Un hallazgo particularmente talentoso es que la estrategia también fue efectiva en fibroblastos derivados de piel, una célula terminalmente diferenciada. La eliminación específica del cromosoma M2 alcanzó casi un 14% en estas células, lo que sugiere que el método podría ser aplicable más allá del entorno experimental de las iPS. Incluso en condiciones donde las células no estaban proliferando activamente, se detectó eliminación cromosómica, lo que desafía la creencia de que estos procesos solo son posibles durante la división celular.
Un horizonte terapéutico
Pese a su potencial, el enfoque todavía enfrenta limitaciones. No todas las células logran eliminar completamente el cromosoma diana, y en aquellas que lo retienen, se introducen mutaciones en las zonas cortadas. Además, se han observado efectos fuera del objetivo en otros alelos, aunque en una proporción mínima. Otro reto es trasladar este avance a un contexto clínico. Por ahora, los experimentos se han limitado a una línea celular y dos tipos celulares. Para futuras aplicaciones en terapias, será indispensable confirmar la reproducibilidad y seguridad del método en modelos más diversos, y eventualmente desarrollar sistemas de entrega eficaces in vivo.

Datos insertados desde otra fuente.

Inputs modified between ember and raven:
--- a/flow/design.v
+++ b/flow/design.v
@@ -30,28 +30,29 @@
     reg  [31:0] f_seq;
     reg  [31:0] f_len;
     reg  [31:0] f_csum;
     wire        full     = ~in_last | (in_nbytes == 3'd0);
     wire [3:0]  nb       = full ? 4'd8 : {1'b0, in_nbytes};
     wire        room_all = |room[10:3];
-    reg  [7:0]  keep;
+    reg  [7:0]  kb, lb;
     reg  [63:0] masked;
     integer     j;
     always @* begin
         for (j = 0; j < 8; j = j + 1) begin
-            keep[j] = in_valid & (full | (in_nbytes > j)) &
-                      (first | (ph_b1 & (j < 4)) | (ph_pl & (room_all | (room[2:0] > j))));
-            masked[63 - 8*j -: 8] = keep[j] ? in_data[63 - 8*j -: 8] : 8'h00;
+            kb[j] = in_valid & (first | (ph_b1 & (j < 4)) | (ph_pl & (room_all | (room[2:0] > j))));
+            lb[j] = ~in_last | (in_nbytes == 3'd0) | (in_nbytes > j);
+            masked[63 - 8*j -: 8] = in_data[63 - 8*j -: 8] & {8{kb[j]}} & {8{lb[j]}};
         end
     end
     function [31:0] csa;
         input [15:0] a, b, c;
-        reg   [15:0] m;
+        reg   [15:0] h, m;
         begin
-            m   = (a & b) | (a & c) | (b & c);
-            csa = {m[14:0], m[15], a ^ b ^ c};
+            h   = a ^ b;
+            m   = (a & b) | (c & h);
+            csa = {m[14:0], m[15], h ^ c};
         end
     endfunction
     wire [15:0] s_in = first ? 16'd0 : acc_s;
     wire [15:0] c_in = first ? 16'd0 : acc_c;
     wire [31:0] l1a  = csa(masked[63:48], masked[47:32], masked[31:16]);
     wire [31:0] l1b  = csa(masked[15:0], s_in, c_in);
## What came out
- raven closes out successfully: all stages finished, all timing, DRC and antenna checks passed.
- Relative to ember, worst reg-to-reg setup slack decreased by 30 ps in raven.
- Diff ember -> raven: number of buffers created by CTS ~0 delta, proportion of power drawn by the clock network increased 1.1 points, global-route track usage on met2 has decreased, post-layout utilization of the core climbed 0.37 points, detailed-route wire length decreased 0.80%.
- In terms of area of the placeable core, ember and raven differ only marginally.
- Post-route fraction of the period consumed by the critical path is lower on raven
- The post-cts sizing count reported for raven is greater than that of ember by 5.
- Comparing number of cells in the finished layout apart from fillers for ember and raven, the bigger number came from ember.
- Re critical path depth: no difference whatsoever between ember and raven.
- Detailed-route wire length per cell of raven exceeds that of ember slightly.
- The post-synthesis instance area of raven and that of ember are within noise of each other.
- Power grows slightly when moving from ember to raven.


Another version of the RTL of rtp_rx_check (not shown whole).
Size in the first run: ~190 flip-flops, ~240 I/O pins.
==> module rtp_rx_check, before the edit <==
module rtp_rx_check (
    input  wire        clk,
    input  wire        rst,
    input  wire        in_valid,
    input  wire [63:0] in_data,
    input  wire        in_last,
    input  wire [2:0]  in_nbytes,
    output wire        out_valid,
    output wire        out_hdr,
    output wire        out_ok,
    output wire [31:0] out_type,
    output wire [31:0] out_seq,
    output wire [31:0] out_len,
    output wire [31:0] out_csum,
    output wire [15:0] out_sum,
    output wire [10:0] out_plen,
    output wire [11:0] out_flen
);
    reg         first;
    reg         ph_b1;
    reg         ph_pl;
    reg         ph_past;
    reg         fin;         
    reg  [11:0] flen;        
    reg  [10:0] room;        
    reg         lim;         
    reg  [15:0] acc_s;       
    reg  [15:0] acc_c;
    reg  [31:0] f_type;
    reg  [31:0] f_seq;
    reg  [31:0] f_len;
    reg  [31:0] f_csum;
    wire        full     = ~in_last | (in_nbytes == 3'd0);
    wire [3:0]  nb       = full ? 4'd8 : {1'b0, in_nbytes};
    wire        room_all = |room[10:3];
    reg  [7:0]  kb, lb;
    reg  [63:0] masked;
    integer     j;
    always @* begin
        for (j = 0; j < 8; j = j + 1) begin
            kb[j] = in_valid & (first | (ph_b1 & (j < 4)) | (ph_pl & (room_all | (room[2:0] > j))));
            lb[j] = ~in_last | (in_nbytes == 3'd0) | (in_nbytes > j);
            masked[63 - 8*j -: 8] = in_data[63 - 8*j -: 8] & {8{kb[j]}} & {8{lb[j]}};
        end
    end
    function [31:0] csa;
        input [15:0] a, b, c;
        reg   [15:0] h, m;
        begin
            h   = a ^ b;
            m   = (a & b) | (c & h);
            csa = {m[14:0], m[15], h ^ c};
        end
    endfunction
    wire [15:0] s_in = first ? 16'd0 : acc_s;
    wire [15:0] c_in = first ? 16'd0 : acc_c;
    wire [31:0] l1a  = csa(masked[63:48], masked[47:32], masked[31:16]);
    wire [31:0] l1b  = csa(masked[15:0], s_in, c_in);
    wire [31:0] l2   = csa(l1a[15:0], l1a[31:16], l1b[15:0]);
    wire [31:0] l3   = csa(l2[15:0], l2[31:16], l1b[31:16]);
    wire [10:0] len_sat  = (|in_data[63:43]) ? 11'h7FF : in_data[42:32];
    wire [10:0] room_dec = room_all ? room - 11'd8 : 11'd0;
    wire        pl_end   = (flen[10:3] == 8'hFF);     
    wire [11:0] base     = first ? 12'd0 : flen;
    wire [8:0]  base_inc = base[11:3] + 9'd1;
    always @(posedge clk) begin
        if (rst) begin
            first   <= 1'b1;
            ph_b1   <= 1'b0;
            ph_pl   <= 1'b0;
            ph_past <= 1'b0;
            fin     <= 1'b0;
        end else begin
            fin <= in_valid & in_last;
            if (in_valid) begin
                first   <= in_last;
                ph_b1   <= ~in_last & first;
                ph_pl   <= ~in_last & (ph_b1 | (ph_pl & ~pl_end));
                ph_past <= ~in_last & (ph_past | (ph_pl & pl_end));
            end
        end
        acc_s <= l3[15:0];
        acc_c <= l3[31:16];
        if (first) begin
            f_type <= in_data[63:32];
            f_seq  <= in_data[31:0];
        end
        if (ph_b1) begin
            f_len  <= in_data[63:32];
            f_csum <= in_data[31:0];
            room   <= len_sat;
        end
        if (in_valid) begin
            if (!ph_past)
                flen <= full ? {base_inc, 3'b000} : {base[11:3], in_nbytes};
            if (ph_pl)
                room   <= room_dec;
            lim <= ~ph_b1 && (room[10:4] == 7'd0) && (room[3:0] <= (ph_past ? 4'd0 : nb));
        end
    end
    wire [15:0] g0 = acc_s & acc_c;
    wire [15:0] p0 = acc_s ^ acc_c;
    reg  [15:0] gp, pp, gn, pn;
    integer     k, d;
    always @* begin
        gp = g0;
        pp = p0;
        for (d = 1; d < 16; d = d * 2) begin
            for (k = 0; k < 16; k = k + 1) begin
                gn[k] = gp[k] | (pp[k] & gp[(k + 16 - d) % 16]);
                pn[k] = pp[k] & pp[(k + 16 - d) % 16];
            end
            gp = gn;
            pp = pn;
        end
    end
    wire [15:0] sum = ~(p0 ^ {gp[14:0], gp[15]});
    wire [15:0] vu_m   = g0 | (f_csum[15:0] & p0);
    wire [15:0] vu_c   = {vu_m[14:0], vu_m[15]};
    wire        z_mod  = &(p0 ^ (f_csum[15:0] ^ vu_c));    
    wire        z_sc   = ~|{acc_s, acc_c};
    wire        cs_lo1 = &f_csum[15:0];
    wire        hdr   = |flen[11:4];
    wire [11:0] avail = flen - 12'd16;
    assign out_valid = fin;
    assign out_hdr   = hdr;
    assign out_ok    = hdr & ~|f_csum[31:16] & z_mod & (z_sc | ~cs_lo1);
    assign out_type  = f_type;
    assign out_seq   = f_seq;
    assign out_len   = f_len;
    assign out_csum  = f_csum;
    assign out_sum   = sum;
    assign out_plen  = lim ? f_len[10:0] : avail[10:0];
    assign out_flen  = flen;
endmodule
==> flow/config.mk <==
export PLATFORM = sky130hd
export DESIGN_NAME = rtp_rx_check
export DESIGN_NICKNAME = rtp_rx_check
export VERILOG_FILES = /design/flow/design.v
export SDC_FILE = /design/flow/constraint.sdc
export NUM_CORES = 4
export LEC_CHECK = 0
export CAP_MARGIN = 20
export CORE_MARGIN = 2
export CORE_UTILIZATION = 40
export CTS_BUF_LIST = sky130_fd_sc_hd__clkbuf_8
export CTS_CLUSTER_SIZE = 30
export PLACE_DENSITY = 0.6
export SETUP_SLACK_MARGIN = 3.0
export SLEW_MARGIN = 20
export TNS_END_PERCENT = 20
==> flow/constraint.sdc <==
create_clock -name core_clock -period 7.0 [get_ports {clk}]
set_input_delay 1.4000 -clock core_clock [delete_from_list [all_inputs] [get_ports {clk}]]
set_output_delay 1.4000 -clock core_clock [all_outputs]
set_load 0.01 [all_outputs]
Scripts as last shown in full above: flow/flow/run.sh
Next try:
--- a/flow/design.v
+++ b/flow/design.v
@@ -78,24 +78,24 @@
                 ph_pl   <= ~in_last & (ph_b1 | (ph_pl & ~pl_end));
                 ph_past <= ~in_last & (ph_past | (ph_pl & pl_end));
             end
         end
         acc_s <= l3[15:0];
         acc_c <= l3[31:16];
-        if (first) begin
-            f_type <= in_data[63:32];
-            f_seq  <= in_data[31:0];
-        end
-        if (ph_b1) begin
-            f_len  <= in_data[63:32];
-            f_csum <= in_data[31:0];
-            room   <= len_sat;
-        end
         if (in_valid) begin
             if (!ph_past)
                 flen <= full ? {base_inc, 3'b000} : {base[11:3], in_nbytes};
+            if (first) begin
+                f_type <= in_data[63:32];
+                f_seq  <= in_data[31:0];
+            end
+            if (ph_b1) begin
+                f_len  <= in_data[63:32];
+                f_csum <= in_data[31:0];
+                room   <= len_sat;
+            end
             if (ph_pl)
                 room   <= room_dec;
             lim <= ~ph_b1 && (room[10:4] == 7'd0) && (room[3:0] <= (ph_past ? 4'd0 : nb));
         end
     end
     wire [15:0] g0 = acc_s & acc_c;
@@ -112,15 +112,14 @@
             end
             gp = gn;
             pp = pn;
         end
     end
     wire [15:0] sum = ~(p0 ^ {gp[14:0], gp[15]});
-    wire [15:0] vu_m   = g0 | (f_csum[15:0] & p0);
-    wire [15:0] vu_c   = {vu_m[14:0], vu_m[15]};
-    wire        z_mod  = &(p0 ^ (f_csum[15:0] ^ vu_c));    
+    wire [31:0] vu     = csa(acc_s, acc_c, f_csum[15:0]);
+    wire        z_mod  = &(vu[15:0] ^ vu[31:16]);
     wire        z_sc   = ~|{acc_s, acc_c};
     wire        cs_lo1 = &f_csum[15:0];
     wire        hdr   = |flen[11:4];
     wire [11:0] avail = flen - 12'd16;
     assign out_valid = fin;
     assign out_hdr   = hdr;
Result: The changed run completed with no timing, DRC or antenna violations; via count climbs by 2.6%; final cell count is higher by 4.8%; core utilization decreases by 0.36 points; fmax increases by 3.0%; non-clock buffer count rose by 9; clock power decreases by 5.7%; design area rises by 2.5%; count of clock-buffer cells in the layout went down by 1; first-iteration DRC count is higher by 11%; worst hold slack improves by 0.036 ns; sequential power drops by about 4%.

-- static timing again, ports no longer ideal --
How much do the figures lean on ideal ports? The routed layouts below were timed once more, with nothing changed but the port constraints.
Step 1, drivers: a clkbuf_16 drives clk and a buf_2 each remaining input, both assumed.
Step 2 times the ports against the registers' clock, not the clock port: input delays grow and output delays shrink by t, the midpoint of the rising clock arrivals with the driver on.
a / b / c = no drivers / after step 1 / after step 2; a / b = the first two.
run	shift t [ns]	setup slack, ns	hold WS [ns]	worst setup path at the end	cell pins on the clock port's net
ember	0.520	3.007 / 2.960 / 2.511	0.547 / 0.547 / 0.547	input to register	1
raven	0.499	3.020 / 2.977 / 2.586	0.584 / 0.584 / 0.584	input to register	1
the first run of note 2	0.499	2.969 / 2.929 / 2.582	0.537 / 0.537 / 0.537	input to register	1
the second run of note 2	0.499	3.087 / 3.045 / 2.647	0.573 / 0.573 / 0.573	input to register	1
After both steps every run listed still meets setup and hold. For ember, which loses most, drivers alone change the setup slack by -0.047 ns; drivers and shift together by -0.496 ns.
This is an optimization exercise on Yosys and OpenROAD, whose aim is small area, a short achievable clock period and few clock cycles, not a production implementation. Only simulation tests tie the RTL to the original design; equivalence was not proved. Power is estimated from default activity; no workload was simulated.

==> flow/design.v <==
module xpfe (
    input             clk,
    input             rst,
    input      [4:0]  cfg_nh,
    input      [127:0] cfg_ids,
    input             in_valid,
    output            in_ready,
    input             in_kind,
    input      [31:0] in_data,
    output reg        tx_valid,
    input             tx_ready,
    output reg [7:0]  tx_data,
    output reg        tx_last,
    input             tx_err,
    output reg        res_valid,
    input             res_ready,
    output reg [2:0]  res_code,
    output reg        ev_valid,
    input             ev_ready,
    output reg [2:0]  ev_kind,
    output     [3:0]  ev_handle,
    output reg [3:0]  ev_reg,
    output     [7:0]  ev_id,
    output     [7:0]  ev_status,
    output     [15:0] ev_a,
    output     [15:0] ev_b
);
    localparam [15:0] C4 = 16'h0E28;    
    localparam integer D  = 4;          
    localparam integer DW = 2;
    localparam integer R  = 8;          
    localparam integer RW = 3;
    function [15:0] crc_step;
        input [15:0] acc;
        input [7:0]  b;
        reg   [15:0] t;
        integer k;
        begin
            t = {acc[15:8] ^ b, 8'h00};
            for (k = 0; k < 8; k = k + 1)
                t = t[15] ? ((t << 1) ^ 16'h8005) : (t << 1);
            crc_step = {acc[7:0], 8'h00} ^ t;
        end
    endfunction
    function [1:0] kmp_next;
        input [1:0] s;
        input [7:0] b;
        begin
            case (s)
                2'd0: kmp_next = (b == 8'hFF) ? 2'd1 : 2'd0;
                2'd1: kmp_next = (b == 8'hFF) ? 2'd2 : 2'd0;
                2'd2: kmp_next = (b == 8'hFD) ? 2'd3 : (b == 8'hFF) ? 2'd2 : 2'd0;
                default: kmp_next = (b == 8'hFF) ? 2'd1 : 2'd0;
            endcase
        end
    endfunction
    function [7:0] reg_addr;
        input [3:0] r;
        begin
            case (r)
                4'd0:  reg_addr = 8'h19;
                4'd1:  reg_addr = 8'h1E;
                4'd2:  reg_addr = 8'h25;
                4'd3:  reg_addr = 8'h20;
                4'd4:  reg_addr = 8'h27;
                4'd5:  reg_addr = 8'h18;
                4'd6:  reg_addr = 8'h0B;
                4'd7:  reg_addr = 8'h29;
                4'd8:  reg_addr = 8'h2D;
                4'd9:  reg_addr = 8'h2E;
                4'd10: reg_addr = 8'h1D;
                4'd11: reg_addr = 8'h1C;
                4'd12: reg_addr = 8'h1B;
                default: reg_addr = 8'h00;
            endcase
        end
    endfunction
    function reg_wide;
        input [3:0] r;
        begin
            reg_wide = (r == 4'd1) || (r == 4'd2) || (r == 4'd3) ||
                       (r == 4'd4) || (r == 4'd7);
        end
    endfunction
    integer i;
    reg        al;             
    reg [3:0]  n;              
    reg [1:0]  kmp;            
    reg [1:0]  ikmp;           
    reg        iseen;          
    reg [15:0] rcrc;
    reg [7:0]  b4, b5, b6, b7, b8, b9, b10, b11, b12;
    reg        rep;            
    reg [3:0]  rp, rend;
    reg        hhit;
    reg [3:0]  hidx;
    reg [3:0]  pend [0:15];
    reg [24:0]   q [0:D-1];
    reg [DW-1:0] qw, qr;
    reg [DW:0]   qc;
    reg [2:0]    rq [0:R-1];
    reg [RW-1:0] rqw, rqr;
    reg [RW:0]   rqc;
    wire ev_hold = ev_valid && (al || kmp == 2'd3);
    assign in_ready = !rep && (qc != D) && (rqc != R) && !ev_hold;
    wire acc    = in_valid && in_ready && !rst;
    wire rx_in  = acc && !in_kind;
    wire cmd_in = acc && in_kind;
    wire        rstep = rep && !ev_valid;
    reg  [7:0]  rpb;
    always @(*) begin
        case (rp)
            4'd4:    rpb = b4;
            4'd5:    rpb = b5;
            4'd6:    rpb = b6;
            4'd7:    rpb = b7;
            4'd8:    rpb = b8;
            4'd9:    rpb = b9;
            4'd10:   rpb = b10;
            4'd11:   rpb = b11;
            default: rpb = b12;
        endcase
    end
    wire [7:0]  pb    = rep ? rpb : in_data[7:0];
    wire        pstep = rx_in || rstep;
    wire [15:0] rL    = {b6, b5};
    wire        Lok   = (rL == 16'd4) || (rL == 16'd5) || (rL == 16'd6);
    wire [3:0]  lastn = rL[3:0] + 4'd6;
    wire        inc   = (n <= 4'd8) || (n <= rL[3:0] + 4'd4);
    wire [7:0]  crcl  = (rL[3:0] == 4'd4) ? b9 : (rL[3:0] == 4'd5) ? b10 : b11;
    wire [15:0] got   = {pb, crcl};
    wire        malf  = al && (n == 4'd10) && !Lok;
    wire        chk   = al && Lok && (n == lastn);
    wire        crcok = (rcrc == got);
    wire        drop1 = malf || (chk && !crcok);
    wire        ifull = (ikmp == 2'd3) && (pb == 8'h00);
    wire [1:0]  iknx  = kmp_next(ikmp, pb);
    reg        lk_hit;
    reg [3:0]  lk_idx;
    always @(*) begin
        lk_hit = 1'b0;
        lk_idx = 4'd0;
        for (i = 0; i < 16; i = i + 1) begin
            if ((i < cfg_nh) && (cfg_ids[i*8 +: 8] == b4)) begin
                lk_hit = 1'b1;
                lk_idx = lk_idx | i[3:0];
            end
        end
        if (b4 == 8'd254)
            lk_hit = 1'b0;
    end
    always @(posedge clk) begin
        hhit <= lk_hit;
        hidx <= lk_idx;
        if (pstep && al) begin
            case (n)
                4'd4:    b4  <= pb;
                4'd5:    b5  <= pb;
                4'd6:    b6  <= pb;
                4'd7:    b7  <= pb;
                4'd8:    b8  <= pb;
                4'd9:    b9  <= pb;
                4'd10:   b10 <= pb;
                4'd11:   b11 <= pb;
                default: b12 <= pb;
            endcase
        end
    end
    always @(posedge clk) begin
        if (rst) begin
            al  <= 1'b0;
            kmp <= 2'd0;
            rep <= 1'b0;
        end else begin
            if (rstep) begin
                rp <= rp + 4'd1;
                if (rp == rend)
                    rep <= 1'b0;
            end
            if (pstep) begin
                if (!al) begin
                    if (kmp == 2'd3 && pb == 8'h00) begin
                        al    <= 1'b1;
                        n     <= 4'd4;
                        rcrc  <= C4;
                        ikmp  <= 2'd0;
                        iseen <= 1'b0;
                    end else begin
                        kmp <= kmp_next(kmp, pb);
                    end
                end else if (drop1) begin
                    al <= 1'b0;
                    if (iseen || ifull) begin
                        kmp  <= 2'd0;
                        rep  <= 1'b1;
                        rp   <= 4'd4;
                        rend <= n;
                    end else begin
                        kmp <= iknx;
                    end
                end else if (chk) begin
                    al  <= 1'b0;
                    kmp <= 2'd0;
                end else begin
                    n <= n + 4'd1;
                    if (inc)
                        rcrc <= crc_step(rcrc, pb);
                    if (!iseen) begin
                        if (ifull)
                            iseen <= 1'b1;
                        else
                            ikmp <= iknx;
                    end
                end
            end
        end
    end
    always @(posedge clk) begin
        if (rst) begin
            ev_valid <= 1'b0;
        end else begin
            if (ev_valid && ev_ready)
                ev_valid <= 1'b0;
            if (pstep && (malf || chk)) begin
                ev_valid <= 1'b1;
                ev_reg   <= pend[hidx];
                if (malf)                  ev_kind <= 3'd2;
                else if (!crcok)           ev_kind <= 3'd3;
                else if (!hhit)            ev_kind <= 3'd4;
                else if (rL[3:0] == 4'd4)  ev_kind <= 3'd0;
                else                       ev_kind <= 3'd1;
            end
        end
    end
    wire [7:0] rlast = (rL[3:0] == 4'd4) ? b10 : (rL[3:0] == 4'd5) ? b11 : b12;
    assign ev_id     = b4;
    assign ev_status = b8;
    assign ev_handle = hidx;
    assign ev_b      = {rlast, crcl};
    assign ev_a      = (ev_kind[1:0] == 2'd3) ? rcrc :
                       (ev_kind[1:0] == 2'd1) ? {(rL[3:0] == 4'd5) ? 8'h00 : b10, b9} :
                       rL;
    wire [7:0]  c_op  = in_data[31:24];
    wire [3:0]  c_h   = in_data[23:20];
    wire [3:0]  c_reg = in_data[19:16];
    wire [7:0]  c_id  = cfg_ids[c_h*8 +: 8];
    wire        c_rd  = (c_op == 8'h02);
    reg  [2:0]  c_code;
    always @(*) begin
        if (c_op != 8'h02 && c_op != 8'h03)   c_code = 3'd2;
        else if ({1'b0, c_h} >= cfg_nh)       c_code = 3'd3;
        else if (c_reg > 4'd12)               c_code = 3'd4;
        else if (c_rd && c_id == 8'd254)      c_code = 3'd5;
        else                                  c_code = 3'd0;
    end
    wire        c_frame = (c_code == 3'd0);
    always @(posedge clk) begin
        if (rst) begin
            for (i = 0; i < 16; i = i + 1)
                pend[i] <= 4'd15;
        end else if (cmd_in && c_frame && c_rd) begin
            pend[c_h] <= c_reg;
        end
    end
    wire [24:0] hd     = q[qr];
    wire        h_rd   = hd[24];
    wire [3:0]  h_reg  = hd[23:20];
    wire [3:0]  h_h    = hd[19:16];
    wire [15:0] h_val  = hd[15:0];
    wire        h_wide = reg_wide(h_reg);
    wire        h_l7   = h_rd || h_wide;
    wire [3:0]  h_last = h_l7 ? 4'd13 : 4'd12;
    wire [7:0]  h_id   = cfg_ids[h_h*8 +: 8];
    wire [7:0]  h_p2   = h_rd ? (h_wide ? 8'd2 : 8'd1) :
                         (h_reg == 4'd0) ? {5'd0, h_val[2:0]} : h_val[7:0];
    wire [7:0]  h_p3   = h_rd ? 8'h00 : h_val[15:8];
    reg        busy;
    reg [3:0]  tidx;
    reg [15:0] tcrc;
    reg        fdone, ferr;    
    wire        t_ld   = !tx_valid || tx_ready;
    wire        t_acc  = tx_valid && tx_ready;
    wire [15:0] t_cnx  = crc_step(tcrc, tx_data);
    wire [3:0]  t_nx   = tidx + 4'd1;
    wire        t_fin  = (t_nx == h_last);
    wire        t_go   = t_ld && busy && !tx_last && !(t_fin && fdone);
    wire        t_new  = t_ld && (!busy || tx_last) && (qc != 0);
    wire        q_pop  = t_go && t_fin;
    reg [7:0] t_byte;
    always @(*) begin
        case (t_nx)
            4'd4:  t_byte = h_id;
            4'd5:  t_byte = h_l7 ? 8'd7 : 8'd6;
            4'd7:  t_byte = {7'd1, !h_rd};
            4'd8:  t_byte = reg_addr(h_reg);
            4'd10: t_byte = h_p2;
            4'd11: t_byte = h_l7 ? h_p3 : t_cnx[7:0];
            4'd12: t_byte = h_l7 ? t_cnx[7:0] : tcrc[15:8];
            4'd13: t_byte = tcrc[15:8];
            4'd1:  t_byte = 8'hFF;
            4'd2:  t_byte = 8'hFD;
            default: t_byte = 8'h00;
        endcase
    end
    always @(posedge clk) begin
        if (rst) begin
            tx_valid <= 1'b0;
            busy     <= 1'b0;
        end else begin
            if (t_acc && tidx >= 4'd4 && tidx <= h_last - 4'd2)
                tcrc <= t_cnx;
            if (t_new) begin
                tx_valid <= 1'b1;
                tx_data  <= 8'hFF;
                tx_last  <= 1'b0;
                tidx     <= 4'd0;
                busy     <= 1'b1;
                tcrc     <= C4;
            end else if (t_go) begin
                tx_valid <= 1'b1;
                tx_data  <= t_byte;
                tx_last  <= t_fin;
                tidx     <= t_nx;
            end else if (t_acc) begin
                tx_valid <= 1'b0;
                if (tx_last)
                    busy <= 1'b0;
            end
        end
    end
    wire [2:0] rh    = rq[rqr];
    wire       r_pop = (rqc != 0) && (!res_valid || res_ready) && (rh != 3'd0 || fdone);
    always @(posedge clk) begin
        if (rst) begin
            res_valid <= 1'b0;
            fdone     <= 1'b0;
        end else begin
            if (r_pop) begin
                res_valid <= 1'b1;
                res_code  <= (rh != 3'd0) ? rh : {2'b00, ferr};
                if (rh == 3'd0)
                    fdone <= 1'b0;
            end else if (res_ready) begin
                res_valid <= 1'b0;
            end
            if (t_acc && tx_last) begin
                fdone <= 1'b1;
                ferr  <= tx_err;
            end
        end
    end
    always @(posedge clk) begin
        if (rst) begin
            qw  <= 0;
            qr  <= 0;
            qc  <= 0;
            rqw <= 0;
            rqr <= 0;
            rqc <= 0;
        end else begin
            if (cmd_in && c_frame) begin
                q[qw] <= {c_rd, c_reg, c_h, in_data[15:0]};
                qw    <= (qw == D - 1) ? 0 : qw + 1'b1;
            end
            if (q_pop)
                qr <= (qr == D - 1) ? 0 : qr + 1'b1;
            qc <= qc + ((cmd_in && c_frame) ? 1'b1 : 1'b0) - (q_pop ? 1'b1 : 1'b0);
            if (cmd_in) begin
                rq[rqw] <= c_code;
                rqw     <= (rqw == R - 1) ? 0 : rqw + 1'b1;
            end
            if (r_pop)
                rqr <= (rqr == R - 1) ? 0 : rqr + 1'b1;
            rqc <= rqc + (cmd_in ? 1'b1 : 1'b0) - (r_pop ? 1'b1 : 1'b0);
        end
    end
endmodule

A medio camino entre la edición genética de precisión y la terapia cromosómica, esta investigación ofrece una nueva vía para tratar el síndrome de Down desde su raíz genética. En lugar de intentar silenciar o mitigar los efectos del cromosoma adicional, proponga su eliminación específica, abriendo las puertas a futuras aplicaciones clínicas. Este avance también sienta precedentes para abordar otras aneuploidías humanas, como las trisomías 13 y 18, así como algunas alteraciones cromosómicas observadas en cáncer. Si bien queda un largo camino por recorrer, el trabajo de Hashizume y su equipo representan un hito en la investigación biomédica: la posibilidad real de corregir una trisomía humana mediante edición génica de alta precisión.